Metadata-Version: 2.1
Name: topsis-aayushi-102103421
Version: 0.1.4
Summary: Topsis Implementation Package
Author: Aayushi Bareja
Author-email: aayushi.bareja@gmail.com
Classifier: Programming Language :: Python :: 3
Classifier: License :: OSI Approved :: MIT License
Classifier: Operating System :: OS Independent
Description-Content-Type: text/markdown
License-File: LICENSE.text
Requires-Dist: pandas
Requires-Dist: numpy


## Overview

This is a Python package that provides an implementation of the Technique for Order of Preference by Similarity to Ideal Solution (TOPSIS) algorithm.
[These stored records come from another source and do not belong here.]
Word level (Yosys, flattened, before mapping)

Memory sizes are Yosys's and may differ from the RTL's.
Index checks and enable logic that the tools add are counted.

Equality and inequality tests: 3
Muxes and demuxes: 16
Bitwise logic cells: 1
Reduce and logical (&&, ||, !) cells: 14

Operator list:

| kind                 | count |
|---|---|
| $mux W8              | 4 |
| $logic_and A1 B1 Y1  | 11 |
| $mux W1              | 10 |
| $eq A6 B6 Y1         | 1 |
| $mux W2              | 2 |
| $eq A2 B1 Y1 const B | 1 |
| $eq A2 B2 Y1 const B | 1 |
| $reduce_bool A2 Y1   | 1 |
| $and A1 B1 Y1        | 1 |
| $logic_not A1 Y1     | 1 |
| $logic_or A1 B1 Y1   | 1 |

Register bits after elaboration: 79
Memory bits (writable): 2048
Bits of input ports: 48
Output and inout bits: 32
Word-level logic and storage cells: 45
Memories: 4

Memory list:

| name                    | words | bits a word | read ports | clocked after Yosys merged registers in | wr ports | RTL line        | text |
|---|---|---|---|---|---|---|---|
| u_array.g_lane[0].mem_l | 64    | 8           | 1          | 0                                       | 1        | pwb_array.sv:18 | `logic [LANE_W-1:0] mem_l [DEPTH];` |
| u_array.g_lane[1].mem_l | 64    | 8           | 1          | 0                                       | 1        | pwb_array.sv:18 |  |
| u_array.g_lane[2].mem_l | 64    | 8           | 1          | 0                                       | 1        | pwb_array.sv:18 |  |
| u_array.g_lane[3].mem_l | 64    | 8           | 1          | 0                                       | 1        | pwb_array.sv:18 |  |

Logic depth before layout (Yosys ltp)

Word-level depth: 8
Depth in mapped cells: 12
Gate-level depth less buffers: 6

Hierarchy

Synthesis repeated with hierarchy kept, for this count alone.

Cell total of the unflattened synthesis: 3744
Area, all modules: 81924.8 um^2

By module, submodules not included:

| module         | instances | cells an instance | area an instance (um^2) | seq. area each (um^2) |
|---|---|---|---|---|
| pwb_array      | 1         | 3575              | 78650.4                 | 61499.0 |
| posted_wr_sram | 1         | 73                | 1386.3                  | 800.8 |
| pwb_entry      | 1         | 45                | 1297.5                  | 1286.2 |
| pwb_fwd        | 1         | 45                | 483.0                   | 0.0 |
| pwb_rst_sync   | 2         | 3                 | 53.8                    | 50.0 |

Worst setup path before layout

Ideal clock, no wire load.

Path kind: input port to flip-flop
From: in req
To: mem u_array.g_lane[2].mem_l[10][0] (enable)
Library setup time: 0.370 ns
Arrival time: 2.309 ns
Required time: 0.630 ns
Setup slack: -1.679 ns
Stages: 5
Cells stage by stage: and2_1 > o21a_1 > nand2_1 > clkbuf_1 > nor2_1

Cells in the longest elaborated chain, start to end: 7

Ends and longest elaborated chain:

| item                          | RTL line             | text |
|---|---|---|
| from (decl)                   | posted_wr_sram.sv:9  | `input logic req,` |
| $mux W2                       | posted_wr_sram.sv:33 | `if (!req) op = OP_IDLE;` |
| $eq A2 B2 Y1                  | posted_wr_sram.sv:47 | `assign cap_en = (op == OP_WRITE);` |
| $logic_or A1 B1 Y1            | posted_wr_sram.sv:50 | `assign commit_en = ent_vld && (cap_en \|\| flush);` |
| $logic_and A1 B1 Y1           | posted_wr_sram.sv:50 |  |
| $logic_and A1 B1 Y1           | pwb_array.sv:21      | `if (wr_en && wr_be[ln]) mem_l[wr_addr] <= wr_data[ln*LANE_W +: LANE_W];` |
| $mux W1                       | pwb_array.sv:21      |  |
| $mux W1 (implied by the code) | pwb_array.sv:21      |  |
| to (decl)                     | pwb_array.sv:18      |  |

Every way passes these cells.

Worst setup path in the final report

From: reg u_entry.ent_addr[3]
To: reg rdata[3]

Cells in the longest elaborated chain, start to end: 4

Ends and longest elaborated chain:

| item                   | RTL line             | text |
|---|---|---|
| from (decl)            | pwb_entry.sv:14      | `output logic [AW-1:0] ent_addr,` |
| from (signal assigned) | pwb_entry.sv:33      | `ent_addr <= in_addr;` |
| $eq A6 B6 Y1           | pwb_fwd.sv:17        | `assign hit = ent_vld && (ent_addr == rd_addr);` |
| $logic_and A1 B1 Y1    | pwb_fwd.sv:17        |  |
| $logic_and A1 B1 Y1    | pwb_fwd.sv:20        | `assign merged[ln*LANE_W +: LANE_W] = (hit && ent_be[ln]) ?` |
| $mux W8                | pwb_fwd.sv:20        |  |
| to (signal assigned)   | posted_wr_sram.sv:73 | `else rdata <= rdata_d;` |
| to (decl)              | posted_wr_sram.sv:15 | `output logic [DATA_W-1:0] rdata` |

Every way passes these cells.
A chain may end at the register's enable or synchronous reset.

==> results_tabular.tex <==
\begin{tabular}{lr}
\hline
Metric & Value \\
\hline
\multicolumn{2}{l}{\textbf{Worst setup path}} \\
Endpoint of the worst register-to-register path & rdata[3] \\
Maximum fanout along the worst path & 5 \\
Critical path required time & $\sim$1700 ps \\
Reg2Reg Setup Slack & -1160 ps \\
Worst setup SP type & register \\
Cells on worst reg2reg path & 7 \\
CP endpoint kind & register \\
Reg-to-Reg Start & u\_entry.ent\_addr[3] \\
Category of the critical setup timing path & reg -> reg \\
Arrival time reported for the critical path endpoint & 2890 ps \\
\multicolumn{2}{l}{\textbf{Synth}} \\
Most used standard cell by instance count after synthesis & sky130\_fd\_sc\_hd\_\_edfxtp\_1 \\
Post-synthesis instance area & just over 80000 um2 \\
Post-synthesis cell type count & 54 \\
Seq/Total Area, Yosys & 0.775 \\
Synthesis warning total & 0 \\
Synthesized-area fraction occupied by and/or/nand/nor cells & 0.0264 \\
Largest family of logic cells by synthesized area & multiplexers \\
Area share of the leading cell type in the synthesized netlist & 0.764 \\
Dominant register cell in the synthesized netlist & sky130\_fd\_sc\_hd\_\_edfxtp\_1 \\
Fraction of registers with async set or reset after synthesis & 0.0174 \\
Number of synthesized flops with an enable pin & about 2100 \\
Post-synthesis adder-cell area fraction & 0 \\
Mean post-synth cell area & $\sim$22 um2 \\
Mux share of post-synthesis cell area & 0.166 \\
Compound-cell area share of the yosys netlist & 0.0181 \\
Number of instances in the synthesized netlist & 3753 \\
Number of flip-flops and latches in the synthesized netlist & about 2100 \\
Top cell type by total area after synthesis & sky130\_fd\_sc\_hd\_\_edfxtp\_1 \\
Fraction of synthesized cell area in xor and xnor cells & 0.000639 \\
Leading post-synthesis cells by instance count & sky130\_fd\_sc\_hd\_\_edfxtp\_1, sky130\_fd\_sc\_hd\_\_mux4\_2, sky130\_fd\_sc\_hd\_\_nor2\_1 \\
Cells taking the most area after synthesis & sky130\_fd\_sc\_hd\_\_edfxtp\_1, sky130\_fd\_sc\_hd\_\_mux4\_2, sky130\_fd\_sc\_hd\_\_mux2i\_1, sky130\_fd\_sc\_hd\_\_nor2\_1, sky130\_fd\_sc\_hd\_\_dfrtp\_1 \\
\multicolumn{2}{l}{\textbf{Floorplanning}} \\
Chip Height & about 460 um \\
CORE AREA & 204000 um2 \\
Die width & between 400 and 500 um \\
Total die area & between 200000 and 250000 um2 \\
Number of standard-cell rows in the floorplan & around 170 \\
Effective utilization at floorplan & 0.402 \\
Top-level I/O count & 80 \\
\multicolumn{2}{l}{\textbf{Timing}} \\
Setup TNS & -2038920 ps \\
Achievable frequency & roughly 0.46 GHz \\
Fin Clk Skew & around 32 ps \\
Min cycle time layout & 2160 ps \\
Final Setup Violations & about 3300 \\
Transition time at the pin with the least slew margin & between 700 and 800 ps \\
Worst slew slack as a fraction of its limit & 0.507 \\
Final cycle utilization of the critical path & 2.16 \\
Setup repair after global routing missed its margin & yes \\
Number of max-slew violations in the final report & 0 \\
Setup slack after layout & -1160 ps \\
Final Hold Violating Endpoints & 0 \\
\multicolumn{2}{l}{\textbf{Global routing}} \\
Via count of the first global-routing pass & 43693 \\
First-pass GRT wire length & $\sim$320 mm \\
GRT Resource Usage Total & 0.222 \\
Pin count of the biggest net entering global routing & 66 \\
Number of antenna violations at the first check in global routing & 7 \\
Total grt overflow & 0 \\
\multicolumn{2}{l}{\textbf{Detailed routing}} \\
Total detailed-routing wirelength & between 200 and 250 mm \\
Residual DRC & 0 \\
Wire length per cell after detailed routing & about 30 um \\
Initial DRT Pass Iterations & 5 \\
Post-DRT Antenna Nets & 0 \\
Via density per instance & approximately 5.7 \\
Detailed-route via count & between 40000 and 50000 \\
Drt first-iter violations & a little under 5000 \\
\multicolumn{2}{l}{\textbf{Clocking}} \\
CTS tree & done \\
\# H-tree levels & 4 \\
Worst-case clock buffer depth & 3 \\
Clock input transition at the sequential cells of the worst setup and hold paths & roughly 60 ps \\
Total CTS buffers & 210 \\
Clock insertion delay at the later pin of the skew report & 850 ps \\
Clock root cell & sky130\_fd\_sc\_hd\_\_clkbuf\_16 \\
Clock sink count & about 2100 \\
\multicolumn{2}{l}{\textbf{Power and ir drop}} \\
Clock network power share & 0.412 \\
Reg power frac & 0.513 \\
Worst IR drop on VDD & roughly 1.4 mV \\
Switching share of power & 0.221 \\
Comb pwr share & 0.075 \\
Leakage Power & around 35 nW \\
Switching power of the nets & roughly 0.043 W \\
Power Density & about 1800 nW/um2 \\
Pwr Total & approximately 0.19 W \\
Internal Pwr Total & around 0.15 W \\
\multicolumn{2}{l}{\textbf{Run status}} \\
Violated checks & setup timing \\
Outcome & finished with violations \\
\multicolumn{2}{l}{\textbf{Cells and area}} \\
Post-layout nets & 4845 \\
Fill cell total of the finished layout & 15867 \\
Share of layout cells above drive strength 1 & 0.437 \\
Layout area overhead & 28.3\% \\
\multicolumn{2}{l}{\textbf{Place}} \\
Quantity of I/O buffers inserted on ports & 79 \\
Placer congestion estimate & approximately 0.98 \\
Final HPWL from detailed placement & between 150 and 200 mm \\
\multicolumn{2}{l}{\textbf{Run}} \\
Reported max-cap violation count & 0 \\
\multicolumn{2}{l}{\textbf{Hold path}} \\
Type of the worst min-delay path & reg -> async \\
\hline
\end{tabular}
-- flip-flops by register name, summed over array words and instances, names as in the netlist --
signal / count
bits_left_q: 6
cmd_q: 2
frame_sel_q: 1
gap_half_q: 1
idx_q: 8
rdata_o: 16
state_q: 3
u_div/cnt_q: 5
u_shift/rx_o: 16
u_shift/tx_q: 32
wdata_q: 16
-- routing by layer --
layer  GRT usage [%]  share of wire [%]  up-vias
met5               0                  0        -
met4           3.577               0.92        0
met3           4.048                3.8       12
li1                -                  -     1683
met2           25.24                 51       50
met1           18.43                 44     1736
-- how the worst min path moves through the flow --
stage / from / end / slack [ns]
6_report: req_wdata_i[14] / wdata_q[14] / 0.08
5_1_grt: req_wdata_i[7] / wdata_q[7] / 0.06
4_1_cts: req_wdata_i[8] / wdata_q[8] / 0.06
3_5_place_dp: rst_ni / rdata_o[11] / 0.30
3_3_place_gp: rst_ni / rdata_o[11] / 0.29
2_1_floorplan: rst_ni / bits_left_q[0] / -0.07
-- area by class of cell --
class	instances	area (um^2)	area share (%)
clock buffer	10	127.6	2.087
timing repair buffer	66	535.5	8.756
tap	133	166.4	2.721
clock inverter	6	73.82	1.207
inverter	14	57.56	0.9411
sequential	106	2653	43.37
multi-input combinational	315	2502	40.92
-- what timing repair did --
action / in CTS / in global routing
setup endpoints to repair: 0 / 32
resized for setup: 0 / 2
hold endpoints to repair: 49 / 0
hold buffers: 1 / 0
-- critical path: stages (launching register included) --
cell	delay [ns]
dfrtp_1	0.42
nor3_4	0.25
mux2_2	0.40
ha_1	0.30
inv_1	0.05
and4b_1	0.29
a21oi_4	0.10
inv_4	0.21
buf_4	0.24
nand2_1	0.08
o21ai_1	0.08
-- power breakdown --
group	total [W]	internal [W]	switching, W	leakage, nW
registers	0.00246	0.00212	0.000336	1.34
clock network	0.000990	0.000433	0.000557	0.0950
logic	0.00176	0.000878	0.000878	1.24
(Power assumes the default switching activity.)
**config.mk**
```make
export PLATFORM = sky130hd
export DESIGN_NAME = wdt_cmp_top
export DESIGN_NICKNAME = d
export VERILOG_FILES = /design/src/rtl/wdt_pkg.sv /design/src/rtl/wdt_timer.sv /design/src/rtl/wdt_cmp_chan.sv /design/src/rtl/wdt_ctrl.sv /design/src/rtl/wdt_cmp_top.sv
export SDC_FILE = /design/constraint.sdc
export NUM_CORES = 1
export LEC_CHECK = 0
export ABC_CLOCK_PERIOD_IN_PS = 2100
export BUFFER_PORTS_ARGS = -buffer_cell sky130_fd_sc_hd__buf_2
export CAP_MARGIN = 25
export CORE_MARGIN = 5
export CORE_UTILIZATION = 54
export CTS_BUF_LIST = sky130_fd_sc_hd__clkbuf_16
export DETAILED_ROUTE_END_ITERATION = 10
export GPL_TIMING_DRIVEN = 0
export MAX_ROUTING_LAYER = met4
export PLACE_DENSITY_LB_ADDON = 0.15
export SETUP_SLACK_MARGIN = 0.2
export SLEW_MARGIN = 15
export SYNTH_ARGS = -nofsm -noshare
export SYNTH_HDL_FRONTEND = slang
export SYNTH_SLANG_ARGS = --single-unit
```
**constraint.sdc**
```tcl
create_clock -name clk_i -period 2.1 [get_ports clk_i]
set_input_delay 0.525 -clock clk_i [delete_from_list [all_inputs] [get_ports clk_i]]
set_output_delay 0.525 -clock clk_i [all_outputs]
set_load 0.02 [all_outputs]
```
$ cat src/rtl/pvsub_pkg.sv
package pvsub_pkg;
  typedef enum logic [1:0] {
    ESZ_8   = 2'd0,
    ESZ_16  = 2'd1,
    ESZ_32  = 2'd2,
    ESZ_RSV = 2'd3
  } esize_e;
endpackage

$ cat src/rtl/pvsub_borrow_chain.sv
module pvsub_borrow_chain
  import pvsub_pkg::*;
#(
  parameter int unsigned VEC_W = 256,
  localparam int unsigned NB   = VEC_W / 8
) (
  input  logic [VEC_W-1:0] a_i,
  input  logic [VEC_W-1:0] b_i,
  input  esize_e           esize_i,
  output logic [VEC_W-1:0] diff_o,
  output logic [NB-1:0]    cout_o
);
  for (genvar k = 0; k < NB; k++) begin : g_byte
    localparam bit BASE16 = (k % 2) == 0;
    localparam bit BASE32 = (k % 4) == 0;
    logic start;
    logic cin;
    logic [8:0] sum;

    always_comb begin
      case (esize_i)
        ESZ_16:  start = BASE16;
        ESZ_32:  start = BASE32;
        default: start = 1'b1;
      endcase
    end

    // lane start injects the +1 of two's complement; otherwise ripple
    if (k == 0) begin : g_first
      assign cin = 1'b1;
    end else begin : g_rest
      assign cin = start ? 1'b1 : cout_o[k-1];
    end

    assign sum = {1'b0, a_i[k*8 +: 8]} + {1'b0, ~b_i[k*8 +: 8]} + {8'b0, cin};
    assign diff_o[k*8 +: 8] = sum[7:0];
    assign cout_o[k] = sum[8];
  end
endmodule
### src/rtl/edge_compare.sv
module edge_compare
    import edge_est_pkg::*;
#(
    parameter int SAMPLE_LOG2 = 10,
    parameter int PERIOD_PS   = 2500,
    parameter int EDGE_W      = 12,
    parameter int DELTA_W     = EDGE_W + 1,
    parameter int CNT_W       = SAMPLE_LOG2 + 1
) (
    input  logic                      clk,
    input  logic                      rst,
    input  logic                      fire,
    input  logic [CNT_W-1:0]          hits,
    input  logic [EDGE_W-1:0]         baseline,
    output logic                      done,
    output logic [EDGE_W-1:0]         edge_ps,
    output logic signed [DELTA_W-1:0] delta,
    output trend_t                    trend
);
    localparam int PROD_W = CNT_W + EDGE_W;

    logic [PROD_W-1:0]         prod;
    logic [EDGE_W-1:0]         edge_calc;
    logic signed [DELTA_W-1:0] diff;

    always_comb begin
        prod      = PROD_W'(hits) * PROD_W'(PERIOD_PS);
        edge_calc = EDGE_W'(prod >> SAMPLE_LOG2);
        diff      = DELTA_W'($signed({1'b0, edge_calc})) - DELTA_W'($signed({1'b0, baseline}));
    end

    always_ff @(posedge clk) begin
        if (rst) begin
            done    <= 1'b0;
            edge_ps <= '0;
            delta   <= '0;
            trend   <= '0;
        end else begin
            done <= fire;
            if (fire) begin
                edge_ps    <= edge_calc;
                delta      <= diff;
                trend.rise <= diff > 0;
                trend.drop <= diff < 0;
            end
        end
    end

    assert_done_pulse_R6: assert property (@(posedge clk) disable iff (rst)
        done |=> !done);
    assert_hold_outputs_R6: assert property (@(posedge clk) disable iff (rst)
        !done |-> ($stable(delta) && $stable(edge_ps) && $stable(trend)));
    assert_marks_exclusive_R5: assert property (@(posedge clk) disable iff (rst)
        !(trend.rise && trend.drop));
    assert_edge_range_R3: assert property (@(posedge clk) disable iff (rst)
        edge_ps <= EDGE_W'(PERIOD_PS));
endmodule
TOPSIS is a multi-criteria decision-making method that helps in ranking a set of alternatives by evaluating them based on multiple criteria.

## Installation

You can install the package using pip:

pip install topsis-aayushi-102103421

## USAGE
from topsis-aayushi-102103421 import topsis

#Example data (replace this with your actual data)
data = {
    'Alternative1': [1, 2, 3, 4],
    'Alternative2': [4, 3, 2, 1],
    # Add more alternatives and their values
}

#Criteria weights (replace this with your actual weights)
weights = [0.25, 0.25, 0.25, 0.25]

#Criteria impacts ('+' or '-' for each criterion)
impacts = ['+', '+', '+', '-']

#Perform TOPSIS analysis
result = topsis(data, weights, impacts)

#Display the ranking
print("Ranking:", result)


## Parameters
data: A dictionary where keys are alternative names, and values are lists representing the performance values for each criterion.

weights: A list of weights corresponding to the importance of each criterion.

impacts: A list of impacts ('+' or '-') corresponding to the desired effect of each criterion.

## License
This package is distributed under the MIT License - see the LICENSE file for details.